I have only one word.
UNBELIEVABLE.
It has been ONE YEAR since Willie left for Utah. I remember being in the airport [being quite dramatic] thinking that I would never be able to make it 2 whole years. It feels like I've blinked a couple of times and it's half way over. Unbelievable. Time goes so quickly.
Since I'm on the subject of Willie, I'll just give a quick update :)
They just had transfers, but he still didn't get moved. He's staying in the West Hills ward, where he has been since February! He loves the ward, he loves his companions, he loves the people that he's teaching, he loves his mission president, and he LOVES serving.

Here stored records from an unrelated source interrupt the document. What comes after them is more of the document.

**config.mk**
```make
export PLATFORM = sky130hd
export DESIGN_NAME = cv32e40p_clock_en_ctrl
export DESIGN_NICKNAME = d
export VERILOG_FILES = /design/src/rtl/cv32e40p_clock_en_ctrl.sv
export SDC_FILE = /design/constraint.sdc
export NUM_CORES = 1
export LEC_CHECK = 0
export BUFFER_PORTS_ARGS = -buffer_cell sky130_fd_sc_hd__buf_2
export CAP_MARGIN = 40
export CELL_PAD_IN_SITES_DETAIL_PLACEMENT = 0
export CELL_PAD_IN_SITES_GLOBAL_PLACEMENT = 1
export CORE_MARGIN = 4
export CORE_UTILIZATION = 44
export CTS_BUF_LIST = sky130_fd_sc_hd__clkbuf_2 sky130_fd_sc_hd__clkbuf_4 sky130_fd_sc_hd__clkbuf_8
export CTS_CLUSTER_DIAMETER = 100
export DETAILED_ROUTE_END_ITERATION = 8
export GPL_TIMING_DRIVEN = 1
export PLACE_DENSITY = 0.87
export SYNTH_ARGS = -nofsm -noshare
export SYNTH_HDL_FRONTEND = slang
export SYNTH_SLANG_ARGS = --single-unit
```
**constraint.sdc**
```tcl
create_clock -name clk_i -period 2.15 [get_ports clk_i]
set_input_delay 0.215 -clock clk_i [delete_from_list [all_inputs] [get_ports clk_i]]
set_output_delay 0.215 -clock clk_i [all_outputs]
set_load 0.005 [all_outputs]
```
==> config.mk <==
export PLATFORM = sky130hd
export DESIGN_NAME = gst_snd_dma
export DESIGN_NICKNAME = d
export VERILOG_FILES = /design/src/rtl/gst_snd_pkg.sv /design/src/rtl/gst_snd_dma.sv
export SDC_FILE = /design/constraint.sdc
export NUM_CORES = 1
export LEC_CHECK = 0
export ABC_AREA = 1
export CORE_ASPECT_RATIO = 1.25
export CORE_MARGIN = 1
export CORE_UTILIZATION = 64
export CTS_BUF_LIST = sky130_fd_sc_hd__clkbuf_8
export DETAILED_ROUTE_END_ITERATION = 8
export PLACE_DENSITY = 0.89
export SYNTH_ARGS = -nofsm -noshare
export SYNTH_HDL_FRONTEND = slang
export SYNTH_SLANG_ARGS = --single-unit
==> constraint.sdc <==
create_clock -name clk32 -period 2.8 [get_ports clk32]
set_input_delay 0.42 -clock clk32 [delete_from_list [all_inputs] [get_ports clk32]]
set_output_delay 0.42 -clock clk32 [all_outputs]
set_load 0.02 [all_outputs]
==> src/rtl/gst_snd_pkg.sv <==
// Shared constants, register map and FSM state type for the STE DMA-sound frame controller.
package gst_snd_pkg;

  localparam int unsigned ADDR_W          = 23;
  localparam int unsigned HOLD_CYCLES_DEF = 4;

  localparam logic [3:0] REG_CTRL    = 4'd0;
  localparam logic [3:0] REG_START_H = 4'd1;
  localparam logic [3:0] REG_START_M = 4'd2;
  localparam logic [3:0] REG_START_L = 4'd3;
  localparam logic [3:0] REG_CNT_H   = 4'd4;
  localparam logic [3:0] REG_CNT_M   = 4'd5;
  localparam logic [3:0] REG_CNT_L   = 4'd6;
  localparam logic [3:0] REG_END_H   = 4'd7;
  localparam logic [3:0] REG_END_M   = 4'd8;
  localparam logic [3:0] REG_END_L   = 4'd9;

  typedef enum logic [1:0] {ST_IDLE, ST_REQ, ST_LOAD, ST_HOLD} snd_state_e;

  // Byte view of a word address: sel 2 = bits [23:16], 1 = [15:8], 0 = [7:1] with bit 0 reading 0.
  function automatic logic [7:0] addr_byte(input logic [ADDR_W-1:0] a, input logic [1:0] sel);
    case (sel)
      2'd2:    addr_byte = a[22:15];
      2'd1:    addr_byte = a[14:7];
      default: addr_byte = {a[6:0], 1'b0};
    endcase
  endfunction

endpackage

==> src/rtl/gst_snd_dma.sv <==
// DMA-sound frame controller: frame registers, word fetch sequencing toward the shifter FIFO,
// and frame-end reporting.
module gst_snd_dma
  import gst_snd_pkg::*;
#(
  parameter int unsigned HOLD_CYCLES = HOLD_CYCLES_DEF
) (
  input  logic        clk32,
  input  logic        resb,
  input  logic        CS,
  input  logic [6:1]  A,
  input  logic        RW,
  input  logic [15:0] DIN,
  output logic [15:0] DOUT,
  input  logic        SREQ,
  output logic        MREQ,
  output logic [23:1] ADDR,
  input  logic        ACK,
  output logic        SLOAD_N,
  output logic        SACTIVE,
  output logic        FRAME_END
);

  localparam int unsigned TMR_W = $clog2(HOLD_CYCLES + 1);

  snd_state_e        state;
  logic              ena;
  logic              lp;
  logic [ADDR_W-1:0] start_q;
  logic [ADDR_W-1:0] end_q;
  logic [ADDR_W-1:0] cnt;
  logic [ADDR_W-1:0] end_l;
  logic [TMR_W-1:0]  tmr;
  logic              cs_wr_q;
  logic              chk_inc;
  logic              chk_load;
  logic              wr_stb;
  logic [3:0]        idx;
  logic [7:0]        rd_byte;
  logic              unused_bits;

  assign idx         = A[4:1];
  assign wr_stb      = CS & ~RW & ~cs_wr_q;
  assign SACTIVE     = ena;
  assign unused_bits = ^{A[6:5], DIN[15:8]};

  // Fetch sequencer, frame-end handling and CPU register writes (CPU writes take priority).
  always_ff @(posedge clk32 or negedge resb) begin
    if (!resb) begin
      state     <= ST_IDLE;
      ena       <= 1'b0;
      lp        <= 1'b0;
      start_q   <= '0;
      end_q     <= '0;
      cnt       <= '0;
      end_l     <= '0;
      tmr       <= '0;
      cs_wr_q   <= 1'b0;
      chk_inc   <= 1'b0;
      chk_load  <= 1'b0;
      MREQ      <= 1'b0;
      ADDR      <= '0;
      SLOAD_N   <= 1'b1;
      FRAME_END <= 1'b0;
    end else begin
      FRAME_END <= 1'b0;
      chk_inc   <= 1'b0;
      chk_load  <= 1'b0;
      cs_wr_q   <= CS & ~RW;

      case (state)
        ST_IDLE: begin
          if (ena && (cnt != end_l) && SREQ) begin
            state <= ST_REQ;
            MREQ  <= 1'b1;
            ADDR  <= cnt;
          end
        end
        ST_REQ: begin
          if (ACK && MREQ) begin
            cnt     <= cnt + ADDR_W'(1);
            MREQ    <= 1'b0;
            SLOAD_N <= 1'b0;
            tmr     <= '0;
            chk_inc <= 1'b1;
            state   <= ST_LOAD;
          end
        end
        ST_LOAD: begin
          if (tmr == TMR_W'(1)) begin
            SLOAD_N <= 1'b1;
            tmr     <= '0;
            state   <= ST_HOLD;
          end else begin
            tmr <= tmr + TMR_W'(1);
          end
        end
        ST_HOLD: begin
          if (tmr == TMR_W'(HOLD_CYCLES - 1)) begin
            state <= ST_IDLE;
          end else begin
            tmr <= tmr + TMR_W'(1);
          end
        end
        default: state <= ST_IDLE;
      endcase

      // An empty frame at load always stops; a frame reached by fetching may loop.
      if ((chk_inc || chk_load) && (cnt == end_l)) begin
        FRAME_END <= 1'b1;
        if (chk_inc && lp && ena) begin
          cnt      <= start_q;
          end_l    <= end_q;
          chk_load <= 1'b1;
        end else begin
          ena <= 1'b0;
        end
      end

      if (wr_stb) begin
        case (idx)
          REG_CTRL: begin
            ena <= DIN[0];
            lp  <= DIN[1];
            if (DIN[0] && !ena) begin
              cnt      <= start_q;
              end_l    <= end_q;
              chk_load <= 1'b1;
            end
          end
          REG_START_H: start_q[22:15] <= DIN[7:0];
          REG_START_M: start_q[14:7]  <= DIN[7:0];
          REG_START_L: start_q[6:0]   <= DIN[7:1];
          REG_END_H:   end_q[22:15]   <= DIN[7:0];
          REG_END_M:   end_q[14:7]    <= DIN[7:0];
          REG_END_L:   end_q[6:0]     <= DIN[7:1];
          default: ;
        endcase
      end
    end
  end

  // Combinational register read path.
  always_comb begin
    rd_byte = 8'h00;
    case (idx)
      REG_CTRL:    rd_byte = {6'b0, lp, ena};
      REG_START_H: rd_byte = addr_byte(start_q, 2'd2);
      REG_START_M: rd_byte = addr_byte(start_q, 2'd1);
      REG_START_L: rd_byte = addr_byte(start_q, 2'd0);
      REG_CNT_H:   rd_byte = addr_byte(cnt, 2'd2);
      REG_CNT_M:   rd_byte = addr_byte(cnt, 2'd1);
      REG_CNT_L:   rd_byte = addr_byte(cnt, 2'd0);
      REG_END_H:   rd_byte = addr_byte(end_q, 2'd2);
      REG_END_M:   rd_byte = addr_byte(end_q, 2'd1);
      REG_END_L:   rd_byte = addr_byte(end_q, 2'd0);
      default:     rd_byte = 8'h00;
    endcase
    DOUT = (CS && RW) ? {8'h00, rd_byte} : 16'h0000;
  end

endmodule

==> summary.md, run 1 <==
| Metric | Value |
|---|---|
| Deepest clock path buffer count | 2 |
| VDD IR max | 0.3849 mV |
| # setup viols final | 0 |
| Htree depth | 4 |
| Proportion of layout cells with a drive suffix above 1 | 8.283% |
| Largest stage delay, worst path | 520 ps |
| Starting Density | 65.36% |
| Fin. max-slew vios | 0 |
| CTS root buf | clkbuf_8 |
| CP Data Arrival Time | 2260 ps |
| Outcome | finished, final reports clean |
| Setup bufs post-CTS | 0 |
| Nets@finish | 1026 |
| Min Tclk post-route | 2683 ps |
| Post-synthesis instance total | 926 |
| Crit path launch type | input pin |
| Warnings from Yosys | 0 |
| Setup ws final | 117.4 ps |
| Residual DRC | 0 |
| Crit path max-delay family | buffers and inverters |
| FF/Latch Area | 3204 µm² |
| P&R area growth vs syn | 15.01% |
| First drt pass iteration count | 9 |
| Sink Count | 128 |
| Number of diodes | 0 |
| Initial antenna violation count | 0 |
| CTS tree | built |
| Synthesized area | 6904 µm² |
| EDFF count, synth | 0 |
| TritonCTS Buffers | 17 |
| Routed wire per std cell | 16.04 µm |
| Skew-Pair Late Insertion Delay | 460 ps |
| Slew @ Worst Pin | 530.4 ps |
| Hold Slack | 468.9 ps |
| Multi-input gate area | 3085 µm² |
| Total number of vias | 6353 |
| Syn avg cell area | 7.456 µm² |
| CP cell instances | clkdlybuf4s50_1 -> nand2_1 -> nor2_1 -> buf_4 -> a21oi_1 -> a31oi_1 -> dlygate4sd2_1 |
| Hold Fails Final Rpt | 0 |
| Die W | 94.90 µm |
| CTS clock-pin slew for the worst setup and hold paths | 80 ps |
| Final Cycle Share | 95.81% |
| #FFs+latches synth | 128 |
| Clock skew | 12.03 ps |
| Power Dens Cells | 771.9 nW/µm² |
| Setup TNS Final | 0 ps |
| Pleak | 4.130 nW |
| Fin cells | 1134 |
| Fillers | 789 |
| DR vias/cell | 5.602 |
| Post-DP HPWL | 13160 µm |
| Main synth FF type | dfrtp_1 |
| First-pass GRT wire length | 29550 µm |
| RSZ-0062 raised after global routing | false |
| Yosys top cell area share | 46.03% |
| Std cell rows | 42 |
| Die footprint | 11210 µm² |
| Synth area leader | dfrtp_1 |
| GPL Wtd Cong | 1.073 |
| Critical path endpoint category | output pin |
| Pin count of the biggest net entering global routing | 52 |
| Final instance area | 7940 µm² |
| Placed Area | 7516 µm² |
| Worst endpoint required time | 2380 ps |
| GRT Residual Overflow | 0 |
| Slowest stage cell, crit path | clkdlybuf4s50_1 |
| Max Clock Freq | 372.8 MHz |
| Io pins | 71 |
| Max FO, Critical Path | 6 |
| Placed Cells | 1102 |
| Relative slew margins | 64.56% |
| Port bufs | 52 |
| Reg2reg setup slack | 580 ps |
| Post-DRT Antenna Nets | 0 |
| Routed Wire Length | 18190 µm |
| Buf/Inv on CP | 3 |
| Pre-CTS setup slack | -79.45 ps |
| Die height | 118.1 µm |
| GR Util All Layers | 35.63% |
| CP Class | input pin to output pin |
| Worst hold path class | input pin to async pin |
| Number of global-route vias before repair | 5829 |
| Yosys cell types | 41 |
| Placeable Area | 10560 µm² |
| 1st-iter DRT viols | 749 |
| Async set-reset flop share out of synthesis | 100.0% |
| Top cells by area, synth | dfrtp_1 46%, nand2_1 22%, o21ai_0 6.3% |
| Number of max-cap violations | 0 |
| Sequential area share after synthesis | 46.41% |
==> worst reg2reg max path, stage by stage (launching register included) <==
cell	delay, ps
dfrtp_1	410
inv_1	90
ha_1	230
inv_2	80
nor2_4	300
nand3_2	170
inv_1	120
nand2_1	100
nor2_2	230
nand2_1	110
xor2_1	150
nand2_1	70
nand2_1	60
==> cells by family (layout without fill, tap and decap cells) <==
logic type,after synthesis,count (layout),share of synthesized area (%)
AO/OA/AOI/OAI,120,120,9.080
XOR/XNOR,25,25,3.171
adder cells (fa/ha/maj),8,8,1.450
buffers and inverters,140,209,9.315
flip-flops,128,128,46.41
multiplexers,1,1,0.1450
other,1,8,0.05432
AND/OR/NAND/NOR,503,503,30.37
==> Yosys cell counts (all sizes together) (3+ instances only) <==
master / count
a21oi: 16
a31oi: 5
and3: 3
buf: 24
clkbuf: 8
clkinv: 3
dfrtp: 127
ha: 8
inv: 105
nand2: 408
nand3: 28
nand4: 4
nor2: 48
nor3: 8
o21ai: 90
o22ai: 5
xnor2: 4
xor2: 21
==> through the flow <==
stage,power (mW),utilization (%)
after global placement,4.359,71.16
final,6.129,75.17
after floorplan,3.706,-
after global routing,6.480,75.17
after CTS,6.106,75.12
after detailed placement,4.431,71.16
==> state kept, by name, indices dropped and copies added, names as in the netlist <==
signal,count
end_q,23
chk_inc,1
chk_load,1
cnt,23
state,2
lp,1
MREQ,1
start_q,23
tmr,3
ADDR,23
cs_wr_q,1
FRAME_END,1
end_l,23
SLOAD_N,1
SACTIVE,1
==> area by class of cell <==
| class | instances | area share [%] |
|---|---|---|
| flip-flops and latches | 128 | 40.36 |
| repair buffers | 70 | 8.336 |
| well taps | 132 | 2.080 |
| clock buffers | 20 | 3.467 |
| inverters | 108 | 5.137 |
| multi-input cells | 665 | 38.86 |
| clock inverters | 11 | 1.765 |
==> where the power goes <==
part,switching (mW),leakage [nW],internal (mW),total (mW)
clock network,0.722,0.201,0.937,1.66
registers,0.389,1.65,2.23,2.62
logic,1.16,2.28,0.692,1.85
total,2.27,4.13,3.86,6.13
==> timing repair <==
action / in CTS / in global routing
setup endpoints to repair: 8 / 2
gates resized for setup: 9 / 2
pin swaps: 0 / 1
hold buffers: 1 / 0
hold endpoints to repair: 33 / 0
==> path summary, 6_finish.rpt <==
path / cells after the start / from / endpoint
max in group asynchronous: 3 / resb / start_q[14]$_DFFE_PN0P_
setup reg to reg: 12 / state[1]$_DFFE_PN0P_ / cnt[15]$_DFF_PN0_
hold reg to reg: 2 / ADDR[11]$_DFFE_PN0P_ / ADDR[11]$_DFFE_PN0P_
hold / removal: 2 / resb / cnt[6]$_DFF_PN0_
min in group clk32: 2 / ADDR[11]$_DFFE_PN0P_ / ADDR[11]$_DFFE_PN0P_
setup / recovery: 7 / A[1] / DOUT[4]
==> layer usage <==
layer / vias up / GRT usage (%) / routed length [µm]
met5: - / 0 / 0
met4: 0 / 17.90 / 977
met3: 79 / 7.235 / 1642
met2: 396 / 54.95 / 8485
met1: 2884 / 47.39 / 7083
li1: 2994 / - / -
==> cells in the final DEF (no fill, tap or decap), types with 17 or more instances in the layout <==
cell type        instances
nand3_1                 24
nand2_1                402
inv_1                   98
clkdlybuf4s50_1         43
o21ai_0                 87
buf_4                   17
xor2_1                  21
nor2_1                  40
clkbuf_8                20
dfrtp_1                127
Power figures use the tool's default switching activity.
==> run 2, diff against run 1 <==
--- a/config.mk
+++ b/config.mk
@@ -8,10 +8,10 @@
 export ABC_AREA = 1
 export CORE_ASPECT_RATIO = 1.25
 export CORE_MARGIN = 1
-export CORE_UTILIZATION = 64
+export CORE_UTILIZATION = 55
 export CTS_BUF_LIST = sky130_fd_sc_hd__clkbuf_8
 export DETAILED_ROUTE_END_ITERATION = 8
-export PLACE_DENSITY = 0.89
+export PLACE_DENSITY = 0.79
 export SYNTH_ARGS = -nofsm -noshare
 export SYNTH_HDL_FRONTEND = slang
 export SYNTH_SLANG_ARGS = --single-unit
==> summary.md, run 2 (synthesis gave the netlist of run 1 again) <==
| Metric | Value |
|---|---|
| Outcome | finished, final reports clean |
| Clock skew | 10.93 ps |
| FF/Latch Area | 3204 µm² |
| Worst hold path class | flip-flop to flip-flop |
| Fillers | 1117 |
| Sink Count | 128 |
| Skew-Pair Late Insertion Delay | 450 ps |
| TritonCTS Buffers | 17 |
| CTS clock-pin slew for the worst setup and hold paths | 60 ps |
| VDD IR max | 0.3455 mV |
| Slowest stage cell, crit path | clkdlybuf4s50_1 |
| Buf/Inv on CP | 5 |
| Residual DRC | 0 |
| Pleak | 4.122 nW |
| Power Dens Cells | 738.2 nW/µm² |
| Final Cycle Share | 96.05% |
| Hold Fails Final Rpt | 0 |
| CTS tree | built |
| Die footprint | 13010 µm² |
| Most common cell after layout, fill and taps aside | nand2_1 |
| Die W | 102.2 µm |
| Setup bufs post-CTS | 0 |
| CP Data Arrival Time | 2270 ps |
| Most frequent cells in the layout | 402 x nand2_1, 127 x dfrtp_1, 98 x inv_1 |
| CP Class | input pin to output pin |
| GRT Residual Overflow | 0 |
| First drt pass iteration count | 7 |
| CP cell instances | clkdlybuf4s50_1 -> buf_4 -> nor2_2 -> inv_1 -> nor2_2 -> buf_4 -> nand2_1 -> o21ai_0 -> a21oi_1 -> a31oi_1 -> clkdlybuf4s15_1 |
| Min Tclk post-route | 2689 ps |
| Worst endpoint required time | 2380 ps |
| Largest stage delay, worst path | 410 ps |
| Initial antenna violation count | 0 |
| First-pass GRT wire length | 29420 µm |
| Fin util | 65.23% |
| Max Clock Freq | 371.8 MHz |
| Multi-input gate area | 3085 µm² |
| Std cell rows | 45 |
| Placeable Area | 12220 µm² |
| Post-DRT Antenna Nets | 0 |
| CTS root buf | clkbuf_8 |
| Setup TNS Final | 0 ps |
| RSZ-0062 raised after global routing | false |
| Die height | 127.3 µm |
| Critical path endpoint category | output pin |
| Hold Slack | 481.1 ps |
| Crit path max-delay family | buffers and inverters |
| Htree depth | 4 |
| Starting Density | 56.51% |
| 1st-iter DRT viols | 389 |
| # setup viols final | 0 |
| Crit path launch type | input pin |
| Routed wire per std cell | 15.62 µm |
| Total number of vias | 6101 |
| Proportion of layout cells with a drive suffix above 1 | 9.109% |
| Deepest clock path buffer count | 2 |
| Relative slew margins | 62.47% |
| GR Util All Layers | 30.69% |
| Setup ws final | 110.6 ps |
| Placed Area | 7616 µm² |
| GPL Wtd Cong | 0.9781 |
| Nets@finish | 1034 |
| Final instance area | 7970 µm² |
| Routed Wire Length | 18330 µm |
| P&R area growth vs syn | 15.44% |
| Number of diodes | 0 |
| Slew @ Worst Pin | 562.9 ps |
| Pre-CTS setup slack | -143.5 ps |
| Fin. max-slew vios | 0 |
| Port bufs | 52 |
| Post-DP HPWL | 14080 µm |
| Io pins | 71 |
| DR vias/cell | 5.197 |
| Number of global-route vias before repair | 5778 |
| Pin count of the biggest net entering global routing | 57 |
| Number of max-cap violations | 0 |
| Max FO, Critical Path | 8 |
run 2: cell types whose count changed in the layout (fill, tap and decap cells not counted), moves of 2 or more:
| cell | previous run | this run |
|---|---|---|
| o21ai_0 | 87 | 84 |
| dlygate4sd2_1 | 7 | 5 |
| bufinv_16 | 3 | 1 |
| o21ai_1 | 3 | 6 |
| buf_4 | 17 | 25 |
| clkbuf_2 | 0 | 2 |
run 2: cell type report:
cell class | count | area share, %
Timing Repair Buffer | 78 | 8.933
Tap cell | 164 | 2.575
Clock buffer | 19 | 3.281
Multi-Input combinational cell | 665 | 38.71
Sequential cell | 128 | 40.20
Clock inverter | 12 | 1.209
Inverter | 108 | 5.086
run 2: power breakdown:
| part | total, mW | switching [mW] | internal (mW) |
|---|---|---|---|
| Combinational | 1.82 | 1.12 | 0.699 |
| Sequential | 2.60 | 0.372 | 2.23 |
| Clock | 1.46 | 0.730 | 0.729 |
| Total | 5.88 | 2.23 | 3.66 |
run 2: what timing repair did:
action,in CTS,in global routing
gates resized for setup,9,10
endpoints found under the hold margin,41,0
setup endpoints to repair,8,6
hold buffers,1,0
run 2: metal layers:
layer	global-route usage (%)	vias up	part of all wire, %
met4	14.96	0	4.1
li1	-	3015	-
met5	0	-	0
met2	49.62	211	47
met3	4.376	44	4.6
met1	40.28	2831	44
run 2: path summary, 6_finish.rpt:
kind | startpoint | to | slack [ps] | cells after the start
min reg2reg | ADDR[11]$_DFFE_PN0P_ | ADDR[11]$_DFFE_PN0P_ | 480 | 2
max reg2reg | cnt[11]$_DFF_PN0_ | cnt[21]$_DFF_PN0_ | 580 | 11
max | A[4] | DOUT[5] | 110 | 11
min in group asynchronous | resb | ADDR[17]$_DFFE_PN0P_ | 500 | 2
max in group asynchronous | resb | start_q[10]$_DFFE_PN0P_ | 1510 | 3
min | ADDR[11]$_DFFE_PN0P_ | ADDR[11]$_DFFE_PN0P_ | 480 | 2
run 2: worst reg2reg max path: cells and delay by family, from the launching register on:
family,cells,cell delay [ps]
DFF,1,570
buffers and inverters,1,140
and+or+nand+nor,10,1390
run 2: stage by stage:
stage               power (mW)  instances
detailed placement       4.453       1142
floorplan                3.706        933
global placement         4.398       1142
finish                   5.883       1174
global route             6.281       1174
CTS                      5.907       1174
$ cat config.mk
export PLATFORM = sky130hd
export DESIGN_NAME = cdc_handshake_tx
export DESIGN_NICKNAME = d
export VERILOG_FILES = /design/src/rtl/cdc_handshake_tx.sv
export SDC_FILE = /design/constraint.sdc
export NUM_CORES = 1
export LEC_CHECK = 0
export CAP_MARGIN = 10
export CORE_ASPECT_RATIO = 1.5
export CORE_UTILIZATION = 35
export DETAILED_ROUTE_END_ITERATION = 10
export REMOVE_ABC_BUFFERS = 1
export SLEW_MARGIN = 20
export SYNTH_ARGS = -nofsm -noshare
export SYNTH_HDL_FRONTEND = slang
export SYNTH_SLANG_ARGS = --single-unit
$ cat constraint.sdc
create_clock -name clk_sync_i -period 10.74 [get_ports clk_sync_i]
set_input_delay 2.685 -clock clk_sync_i [delete_from_list [all_inputs] [get_ports clk_sync_i]]
set_output_delay 2.685 -clock clk_sync_i [all_outputs]
set_load 0.1 [all_outputs]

Do you have qualities about yourself that bug you? Does that even make sense? I am constantly comparing myself to other people and it drives me INSANE...but I still do it. I make a conscience effort to stop doing it, but I just can't help myself sometimes. The whole point of this, is that I have seen Willie change through letters, like you wouldn't even believe. He has grown so much in just a short year. So I look at the difference in him, and then I look at myself and I feel like I'm the same person that I was a year ago. That's not a very good thing. I wasn't a bad person a year ago...my point is that I don't feel like I've made any noticeable progress, and it's a little frustrating. I'm sure I have. I have been through experiences that I couldn't have gone through without changing and becoming a little stronger. I think my main problem here, is that I'm looking at myself compared to others. I think if I really took some time [and took everyone else out of the equation] and thought about all that's happened in the past year, and who I was, and who I am now, I would see some differences.
All I know for sure, is I still have a lot of work to do. I supposed it's a good thing I have another year to focus on just me.